Nothing, really, other than the fact that the only reason I asked
is that he is the one who updated the status file to read...

+1 Cliff ( there's now another candidate to be evaluated )

...and failed to actually mention what that 'other candidate' really was.

I believe I missed any messages from a 'Cliff' and so I was never
sure myself what that was all about since it wasn't clear in the STATUS.

I have never really been sure what happened to the complete 
working mod_gzip for Apache 2.0 that was (freely) submitted 
( after both public and private urgings by Apache developers )
If that's what Ken's note was really referring to then OK but I 
was personally never sure since it wasn't specific.
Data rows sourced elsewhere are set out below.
$ cat config.mk
export PLATFORM = sky130hd
export DESIGN_NAME = seg_scan_mux_flat
export DESIGN_NICKNAME = d
export VERILOG_FILES = /design/src/rtl/seg_scan_mux_if.sv /design/src/rtl/seg_scan_mux.sv /design/src/flat_wrapper.sv
export SDC_FILE = /design/constraint.sdc
export NUM_CORES = 1
export LEC_CHECK = 0
export BUFFER_PORTS_ARGS = -buffer_cell sky130_fd_sc_hd__buf_2
export CAP_MARGIN = 25
export CORE_MARGIN = 8
export CORE_UTILIZATION = 40
export CTS_BUF_LIST = sky130_fd_sc_hd__clkbuf_8
export CTS_CLUSTER_SIZE = 10
export DETAILED_ROUTE_END_ITERATION = 12
export HOLD_SLACK_MARGIN = 0.1
export SYNTH_ARGS = -nofsm -noshare
export SYNTH_HDL_FRONTEND = slang
export SYNTH_SLANG_ARGS = --single-unit
export TNS_END_PERCENT = 1
$ cat constraint.sdc
create_clock -name clk_100MHz -period 3.6 [get_ports clk_100MHz]
set_input_delay 0.72 -clock clk_100MHz [delete_from_list [all_inputs] [get_ports clk_100MHz]]
set_output_delay 0.72 -clock clk_100MHz [all_outputs]
set_load 0.02 [all_outputs]
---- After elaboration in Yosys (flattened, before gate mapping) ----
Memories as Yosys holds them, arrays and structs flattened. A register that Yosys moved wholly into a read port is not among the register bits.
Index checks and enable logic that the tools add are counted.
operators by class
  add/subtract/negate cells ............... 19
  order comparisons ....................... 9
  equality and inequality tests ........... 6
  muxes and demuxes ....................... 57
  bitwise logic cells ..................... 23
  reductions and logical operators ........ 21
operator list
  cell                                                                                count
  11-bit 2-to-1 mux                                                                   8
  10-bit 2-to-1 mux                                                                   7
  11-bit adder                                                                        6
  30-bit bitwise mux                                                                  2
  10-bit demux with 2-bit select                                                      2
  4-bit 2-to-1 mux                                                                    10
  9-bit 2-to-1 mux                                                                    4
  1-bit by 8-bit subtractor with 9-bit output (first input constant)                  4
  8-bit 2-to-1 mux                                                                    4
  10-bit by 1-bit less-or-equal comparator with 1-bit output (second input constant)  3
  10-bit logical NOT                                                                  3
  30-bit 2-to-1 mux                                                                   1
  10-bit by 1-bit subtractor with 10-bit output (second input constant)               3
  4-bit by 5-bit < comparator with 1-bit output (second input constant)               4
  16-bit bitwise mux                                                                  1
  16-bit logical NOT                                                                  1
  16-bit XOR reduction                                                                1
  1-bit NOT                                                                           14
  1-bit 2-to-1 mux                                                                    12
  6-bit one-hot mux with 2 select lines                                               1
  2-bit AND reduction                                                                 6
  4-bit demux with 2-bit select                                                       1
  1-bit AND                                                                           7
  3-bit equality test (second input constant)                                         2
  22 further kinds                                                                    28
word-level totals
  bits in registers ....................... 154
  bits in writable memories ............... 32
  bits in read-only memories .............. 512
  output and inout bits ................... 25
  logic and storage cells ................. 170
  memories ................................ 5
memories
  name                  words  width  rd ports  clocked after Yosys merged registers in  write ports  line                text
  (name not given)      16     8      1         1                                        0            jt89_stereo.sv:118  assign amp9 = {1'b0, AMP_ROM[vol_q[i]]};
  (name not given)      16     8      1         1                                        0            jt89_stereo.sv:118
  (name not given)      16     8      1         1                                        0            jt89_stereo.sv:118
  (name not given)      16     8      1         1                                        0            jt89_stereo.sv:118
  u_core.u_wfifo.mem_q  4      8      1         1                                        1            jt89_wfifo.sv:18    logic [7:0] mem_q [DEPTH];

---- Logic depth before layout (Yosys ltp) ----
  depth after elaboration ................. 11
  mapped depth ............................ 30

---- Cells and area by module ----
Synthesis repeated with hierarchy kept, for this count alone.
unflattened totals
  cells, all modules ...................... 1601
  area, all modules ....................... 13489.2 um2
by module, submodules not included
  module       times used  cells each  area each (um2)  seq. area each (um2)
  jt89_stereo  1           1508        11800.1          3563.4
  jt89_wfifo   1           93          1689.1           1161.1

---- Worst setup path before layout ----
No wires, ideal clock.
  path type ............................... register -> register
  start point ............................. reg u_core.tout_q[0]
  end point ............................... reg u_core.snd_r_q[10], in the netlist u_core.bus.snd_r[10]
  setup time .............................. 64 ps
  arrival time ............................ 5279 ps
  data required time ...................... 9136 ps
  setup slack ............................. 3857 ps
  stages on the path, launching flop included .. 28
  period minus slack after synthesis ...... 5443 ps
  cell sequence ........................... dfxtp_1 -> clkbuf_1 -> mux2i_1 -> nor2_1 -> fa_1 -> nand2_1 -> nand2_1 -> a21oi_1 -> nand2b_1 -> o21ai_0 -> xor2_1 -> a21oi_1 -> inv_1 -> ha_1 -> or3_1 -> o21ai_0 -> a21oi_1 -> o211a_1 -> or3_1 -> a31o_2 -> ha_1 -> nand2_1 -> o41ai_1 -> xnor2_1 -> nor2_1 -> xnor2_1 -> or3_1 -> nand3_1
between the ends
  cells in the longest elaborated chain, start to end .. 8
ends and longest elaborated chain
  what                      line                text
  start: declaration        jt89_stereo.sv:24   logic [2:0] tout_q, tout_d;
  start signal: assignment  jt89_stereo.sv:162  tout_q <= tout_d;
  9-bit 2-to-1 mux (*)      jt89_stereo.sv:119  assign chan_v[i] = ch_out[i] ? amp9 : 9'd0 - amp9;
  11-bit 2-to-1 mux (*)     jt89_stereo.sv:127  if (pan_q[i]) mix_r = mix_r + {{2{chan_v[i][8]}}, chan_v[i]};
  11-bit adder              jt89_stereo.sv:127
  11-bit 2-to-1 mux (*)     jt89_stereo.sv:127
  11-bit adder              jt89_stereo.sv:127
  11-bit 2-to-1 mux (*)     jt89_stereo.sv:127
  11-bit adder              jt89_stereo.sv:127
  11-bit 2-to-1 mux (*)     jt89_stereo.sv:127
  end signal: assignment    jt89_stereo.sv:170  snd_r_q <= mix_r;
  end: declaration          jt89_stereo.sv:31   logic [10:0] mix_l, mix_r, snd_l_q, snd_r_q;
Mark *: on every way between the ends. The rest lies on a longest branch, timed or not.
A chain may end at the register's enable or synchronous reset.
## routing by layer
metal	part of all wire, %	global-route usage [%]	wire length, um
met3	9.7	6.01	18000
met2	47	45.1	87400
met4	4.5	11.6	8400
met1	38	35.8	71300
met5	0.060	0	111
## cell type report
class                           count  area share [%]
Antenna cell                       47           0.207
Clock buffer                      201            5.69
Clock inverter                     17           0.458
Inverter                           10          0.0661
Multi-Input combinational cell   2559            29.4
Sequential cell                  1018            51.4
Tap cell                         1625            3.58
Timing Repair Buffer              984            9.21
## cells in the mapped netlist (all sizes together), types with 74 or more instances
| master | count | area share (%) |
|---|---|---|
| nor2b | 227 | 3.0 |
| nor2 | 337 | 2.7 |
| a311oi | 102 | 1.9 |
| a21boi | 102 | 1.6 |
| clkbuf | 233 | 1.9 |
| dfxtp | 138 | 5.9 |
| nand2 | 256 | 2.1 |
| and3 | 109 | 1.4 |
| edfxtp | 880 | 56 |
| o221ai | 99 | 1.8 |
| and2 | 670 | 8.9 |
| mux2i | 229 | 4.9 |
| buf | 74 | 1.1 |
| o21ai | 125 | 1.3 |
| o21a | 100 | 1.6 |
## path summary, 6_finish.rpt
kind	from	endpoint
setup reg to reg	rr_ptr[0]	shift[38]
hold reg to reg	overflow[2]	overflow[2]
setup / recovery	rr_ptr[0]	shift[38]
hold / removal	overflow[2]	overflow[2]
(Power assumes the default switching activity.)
## config.mk

```make
export PLATFORM = sky130hd
export DESIGN_NAME = audio_preemphasis
export DESIGN_NICKNAME = d
export VERILOG_FILES = /design/src/rtl/audio_preemphasis.sv
export SDC_FILE = /design/constraint.sdc
export NUM_CORES = 1
export LEC_CHECK = 0
export BUFFER_PORTS_ARGS = -buffer_cell sky130_fd_sc_hd__buf_4
export CELL_PAD_IN_SITES_DETAIL_PLACEMENT = 1
export CELL_PAD_IN_SITES_GLOBAL_PLACEMENT = 1
export CORE_MARGIN = 8
export CORE_UTILIZATION = 36
export CTS_CLUSTER_SIZE = 24
export DETAILED_ROUTE_END_ITERATION = 12
export HOLD_SLACK_MARGIN = 0.15
export PLACE_DENSITY_LB_ADDON = 0.15
export SETUP_SLACK_MARGIN = 0.5
export SLEW_MARGIN = 40
export SYNTH_ARGS = -nofsm -noshare
export SYNTH_HDL_FRONTEND = slang
export SYNTH_SLANG_ARGS = --single-unit
```

## constraint.sdc

```tcl
create_clock -name clk -period 2.5 [get_ports clk]
set_input_delay 0.5 -clock clk [delete_from_list [all_inputs] [get_ports clk]]
set_output_delay 0.5 -clock clk [all_outputs]
set_load 0.005 [all_outputs]
```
I thought 
maybe this guy Cliff submitted something, too. 

I remember mod_gzip for Apache 2.0 was immediately hacked upon 
right after submission by some people ( Justin? Ian? Don't remember ) and
they started removing features without even fully reading the source code
and/or understanding what they were for ( and then put some of them back 
after 
I explained some things ) but all of that work just died out into silence and 
the STATUS file became the only remnant of the whole firestorm that Justin
started by asking for Ian's mod_gz to be dumped into the tree ASAP.

A LOT of folks on the mod_gzip forum caught the whole discussion
at Apache and started asking us 'Is that 'other candidate really
mod_gzip for 2.0 or is it 'something else' and our response was
always 'We do not know for sure... ask them'.

And (FYI) a few people came to Apache and DID ask 'What is
the staus of mod_gzip version 2.0?' and no one even ack'ed
their messages so we assumed it wasn't even being considered.
  
>  jwoolley01/09/15 12:18:59
>  
>Modified:.STATUS
>Log:
>A chilly day in Charlottesville...
>
>Revision  ChangesPath
>1.294 +3 -2  httpd-2.0/STATUS
>  [snip]
>@@ -117,7 +117,8 @@
>   and in-your-face.)  This proposed change would not depricate 
Alias.
> 
> * add mod_gz to httpd-2.0 (in modules/experimental/)
>-  +1: Greg, Justin, Cliff, ben, Ken, Jeff
>+  +1: Greg, Justin, ben, Ken, Jeff
>+   0: Cliff (there's now another candidate to be evaluated)
>0: Jim (premature decision at present, IMO)
>   -0: Doug, Ryan
>   
>  Kevin... I believe I've generally treated you civilly... Read the end of my
>  previous response above.  A good number of non-combatants to these 'gzip 
> wars'
>  are really disgusted with the language and attitude on list.  Much of that
>  has turned on your comments and hostility.

If anyone really views a few 'heated exchanges' on a public forum over
some specific technology issues as a 'war' then I'm sorry but I still won't 
apologize for being passionate about something and willing to argue/defend it.

Email is a strange medium. Some people take it way too seriously, methinks.

>  In accepting a contribution, the submitter is generally expected to support
>  the submission, ongoing.  

Okay... mind blown... that is the exact OPPOSITE of the argument
that I beleive even YOU were making during the 'Please why won't
you submit mod_gzip for 2.0 before we go BETA' exchanges. One
of the arguments I made ( Capital I for emphasis ) was that if I
was going to 'support' it I wanted to see at least one good beta
of Apache 2.0 before the submission was made. Strings of arguments
came right back saying "That should NOT be your concern... if you
submit mod_gzip for Apache 2.0 then WE will support it, not YOU".

Seriously... check the threads if you have time... that fact that Apache
would NOT be relying on us to support it was one of the 'arm twisting'
arguments that was made to try and get us to submit the code BEFORE
Beta so that Ian's mod_gz wouldn't be the 'only choice'.